◆ What the task asks
What is needed here is an exact repetition of the records below, beginning at the line that has "-- timing repair" and stopping after the line that has "(Power assumes the".

◆ Provided records
------------------------------------------------------------------------

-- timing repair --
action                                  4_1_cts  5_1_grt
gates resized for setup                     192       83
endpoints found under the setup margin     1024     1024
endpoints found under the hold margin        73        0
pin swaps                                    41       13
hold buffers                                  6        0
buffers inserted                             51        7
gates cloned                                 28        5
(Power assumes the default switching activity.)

------------------------------------------------------------------------

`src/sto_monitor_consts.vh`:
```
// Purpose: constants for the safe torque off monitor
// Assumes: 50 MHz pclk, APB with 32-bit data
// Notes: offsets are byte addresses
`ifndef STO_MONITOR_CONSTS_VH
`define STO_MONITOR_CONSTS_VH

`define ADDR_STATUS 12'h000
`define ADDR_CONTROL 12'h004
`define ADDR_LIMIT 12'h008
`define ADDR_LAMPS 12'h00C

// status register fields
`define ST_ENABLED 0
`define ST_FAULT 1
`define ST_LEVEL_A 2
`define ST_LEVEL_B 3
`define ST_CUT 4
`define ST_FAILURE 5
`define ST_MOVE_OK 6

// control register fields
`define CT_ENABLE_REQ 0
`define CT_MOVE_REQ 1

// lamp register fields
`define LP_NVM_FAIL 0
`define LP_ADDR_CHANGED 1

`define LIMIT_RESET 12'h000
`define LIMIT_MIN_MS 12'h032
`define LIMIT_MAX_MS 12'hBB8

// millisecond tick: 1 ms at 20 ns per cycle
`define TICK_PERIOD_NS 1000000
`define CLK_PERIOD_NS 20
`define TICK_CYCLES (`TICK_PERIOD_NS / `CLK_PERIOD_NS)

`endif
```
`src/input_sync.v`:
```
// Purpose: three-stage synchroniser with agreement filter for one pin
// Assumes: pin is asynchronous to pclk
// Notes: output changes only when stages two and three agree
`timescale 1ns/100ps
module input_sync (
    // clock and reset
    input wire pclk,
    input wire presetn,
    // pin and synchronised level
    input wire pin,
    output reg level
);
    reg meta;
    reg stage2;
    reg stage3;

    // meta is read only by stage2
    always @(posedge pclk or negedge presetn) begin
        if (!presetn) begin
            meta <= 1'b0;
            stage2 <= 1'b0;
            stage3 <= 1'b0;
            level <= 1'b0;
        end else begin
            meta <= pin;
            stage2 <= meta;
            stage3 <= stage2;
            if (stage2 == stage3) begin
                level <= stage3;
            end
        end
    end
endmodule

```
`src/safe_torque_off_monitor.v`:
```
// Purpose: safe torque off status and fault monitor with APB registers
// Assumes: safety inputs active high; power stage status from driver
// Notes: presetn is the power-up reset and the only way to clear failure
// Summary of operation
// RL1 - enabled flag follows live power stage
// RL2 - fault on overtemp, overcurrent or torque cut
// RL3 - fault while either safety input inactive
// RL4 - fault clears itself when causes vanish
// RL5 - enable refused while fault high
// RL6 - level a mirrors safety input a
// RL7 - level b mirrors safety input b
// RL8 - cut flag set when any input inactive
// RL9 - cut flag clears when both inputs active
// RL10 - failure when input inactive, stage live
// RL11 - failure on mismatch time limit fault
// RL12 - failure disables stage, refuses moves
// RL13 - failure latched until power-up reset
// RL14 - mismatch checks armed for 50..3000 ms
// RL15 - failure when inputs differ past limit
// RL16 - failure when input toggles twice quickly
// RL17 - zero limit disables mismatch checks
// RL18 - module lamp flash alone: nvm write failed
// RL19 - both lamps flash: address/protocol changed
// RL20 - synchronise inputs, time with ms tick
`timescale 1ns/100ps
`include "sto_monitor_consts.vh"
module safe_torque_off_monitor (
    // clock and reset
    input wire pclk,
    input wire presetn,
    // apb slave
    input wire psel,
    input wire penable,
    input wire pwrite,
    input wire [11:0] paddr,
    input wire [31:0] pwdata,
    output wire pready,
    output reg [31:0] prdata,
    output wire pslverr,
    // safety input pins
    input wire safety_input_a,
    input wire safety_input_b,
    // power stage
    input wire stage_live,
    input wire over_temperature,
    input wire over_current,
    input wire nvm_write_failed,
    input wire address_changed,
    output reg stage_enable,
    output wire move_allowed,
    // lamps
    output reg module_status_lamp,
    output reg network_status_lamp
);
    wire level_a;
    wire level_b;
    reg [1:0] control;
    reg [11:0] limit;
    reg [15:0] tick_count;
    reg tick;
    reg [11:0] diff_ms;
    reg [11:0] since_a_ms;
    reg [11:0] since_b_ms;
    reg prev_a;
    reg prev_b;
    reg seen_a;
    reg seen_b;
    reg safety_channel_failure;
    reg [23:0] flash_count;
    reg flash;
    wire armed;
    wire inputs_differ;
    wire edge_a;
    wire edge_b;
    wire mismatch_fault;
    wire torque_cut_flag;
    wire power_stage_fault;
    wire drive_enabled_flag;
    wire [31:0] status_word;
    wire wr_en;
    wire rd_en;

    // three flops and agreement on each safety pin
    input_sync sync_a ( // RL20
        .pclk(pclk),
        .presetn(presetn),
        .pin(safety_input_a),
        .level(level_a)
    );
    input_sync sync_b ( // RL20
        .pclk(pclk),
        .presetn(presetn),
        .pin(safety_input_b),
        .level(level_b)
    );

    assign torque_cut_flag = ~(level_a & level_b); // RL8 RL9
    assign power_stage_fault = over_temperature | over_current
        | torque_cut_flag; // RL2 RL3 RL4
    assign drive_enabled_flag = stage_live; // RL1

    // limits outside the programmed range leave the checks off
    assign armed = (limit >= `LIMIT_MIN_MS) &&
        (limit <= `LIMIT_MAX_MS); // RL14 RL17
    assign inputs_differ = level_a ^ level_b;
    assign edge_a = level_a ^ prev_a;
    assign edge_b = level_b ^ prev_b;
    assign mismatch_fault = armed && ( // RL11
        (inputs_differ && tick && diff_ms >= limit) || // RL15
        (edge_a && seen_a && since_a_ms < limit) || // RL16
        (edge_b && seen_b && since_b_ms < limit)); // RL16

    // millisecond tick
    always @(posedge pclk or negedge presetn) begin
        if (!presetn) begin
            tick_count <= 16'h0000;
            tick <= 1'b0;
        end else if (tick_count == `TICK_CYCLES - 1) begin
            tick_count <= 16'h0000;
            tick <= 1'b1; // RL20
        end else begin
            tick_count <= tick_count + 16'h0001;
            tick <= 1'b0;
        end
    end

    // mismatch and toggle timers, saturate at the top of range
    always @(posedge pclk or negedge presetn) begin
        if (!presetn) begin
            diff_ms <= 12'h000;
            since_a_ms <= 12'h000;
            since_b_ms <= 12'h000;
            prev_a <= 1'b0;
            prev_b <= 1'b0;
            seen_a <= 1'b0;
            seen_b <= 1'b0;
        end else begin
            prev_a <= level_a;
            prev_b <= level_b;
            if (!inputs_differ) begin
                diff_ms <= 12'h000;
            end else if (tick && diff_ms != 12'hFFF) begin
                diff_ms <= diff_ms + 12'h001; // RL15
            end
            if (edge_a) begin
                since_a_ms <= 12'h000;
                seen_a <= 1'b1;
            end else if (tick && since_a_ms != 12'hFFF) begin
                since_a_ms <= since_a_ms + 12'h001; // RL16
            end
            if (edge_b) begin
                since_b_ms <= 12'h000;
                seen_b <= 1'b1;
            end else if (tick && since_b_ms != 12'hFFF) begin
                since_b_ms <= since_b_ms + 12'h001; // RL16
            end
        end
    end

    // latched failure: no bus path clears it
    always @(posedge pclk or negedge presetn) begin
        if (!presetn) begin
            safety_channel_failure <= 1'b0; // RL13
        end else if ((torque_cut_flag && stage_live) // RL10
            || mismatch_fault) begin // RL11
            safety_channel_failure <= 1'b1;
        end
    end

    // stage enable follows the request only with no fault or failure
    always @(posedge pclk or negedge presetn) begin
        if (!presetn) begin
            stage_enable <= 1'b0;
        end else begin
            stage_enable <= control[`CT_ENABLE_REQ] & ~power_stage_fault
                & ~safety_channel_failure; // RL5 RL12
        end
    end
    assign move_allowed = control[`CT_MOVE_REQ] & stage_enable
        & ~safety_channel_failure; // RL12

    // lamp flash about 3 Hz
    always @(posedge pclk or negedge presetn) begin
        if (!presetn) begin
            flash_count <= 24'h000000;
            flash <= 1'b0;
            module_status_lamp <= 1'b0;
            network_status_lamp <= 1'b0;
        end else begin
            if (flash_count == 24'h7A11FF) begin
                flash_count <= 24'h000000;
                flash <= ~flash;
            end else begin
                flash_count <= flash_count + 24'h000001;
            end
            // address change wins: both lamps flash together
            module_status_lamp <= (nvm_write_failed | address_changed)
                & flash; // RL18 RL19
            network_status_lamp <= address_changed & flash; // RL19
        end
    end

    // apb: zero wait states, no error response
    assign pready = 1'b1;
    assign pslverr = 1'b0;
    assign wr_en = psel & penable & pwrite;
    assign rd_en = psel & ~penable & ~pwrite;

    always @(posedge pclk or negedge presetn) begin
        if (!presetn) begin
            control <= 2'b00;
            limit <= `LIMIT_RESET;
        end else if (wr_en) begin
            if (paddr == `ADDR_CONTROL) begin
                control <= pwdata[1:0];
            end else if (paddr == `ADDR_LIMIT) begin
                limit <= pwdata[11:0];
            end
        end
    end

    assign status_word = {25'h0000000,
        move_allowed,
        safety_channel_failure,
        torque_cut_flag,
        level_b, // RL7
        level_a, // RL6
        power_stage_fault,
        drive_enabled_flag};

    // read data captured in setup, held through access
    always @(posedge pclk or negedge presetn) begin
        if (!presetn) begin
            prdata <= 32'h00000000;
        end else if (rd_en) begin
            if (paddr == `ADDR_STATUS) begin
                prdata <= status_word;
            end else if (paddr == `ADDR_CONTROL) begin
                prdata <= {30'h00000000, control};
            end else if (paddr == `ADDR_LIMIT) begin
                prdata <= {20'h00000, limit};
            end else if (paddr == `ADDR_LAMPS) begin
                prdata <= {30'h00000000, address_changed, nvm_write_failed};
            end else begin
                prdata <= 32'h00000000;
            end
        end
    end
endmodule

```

------------------------------------------------------------------------

◆ Response for this exercise
-- timing repair --
action                                  4_1_cts  5_1_grt
gates resized for setup                     192       83
endpoints found under the setup margin     1024     1024
endpoints found under the hold margin        73        0
pin swaps                                    41       13
hold buffers                                  6        0
buffers inserted                             51        7
gates cloned                                 28        5
(Power assumes the default switching activity.)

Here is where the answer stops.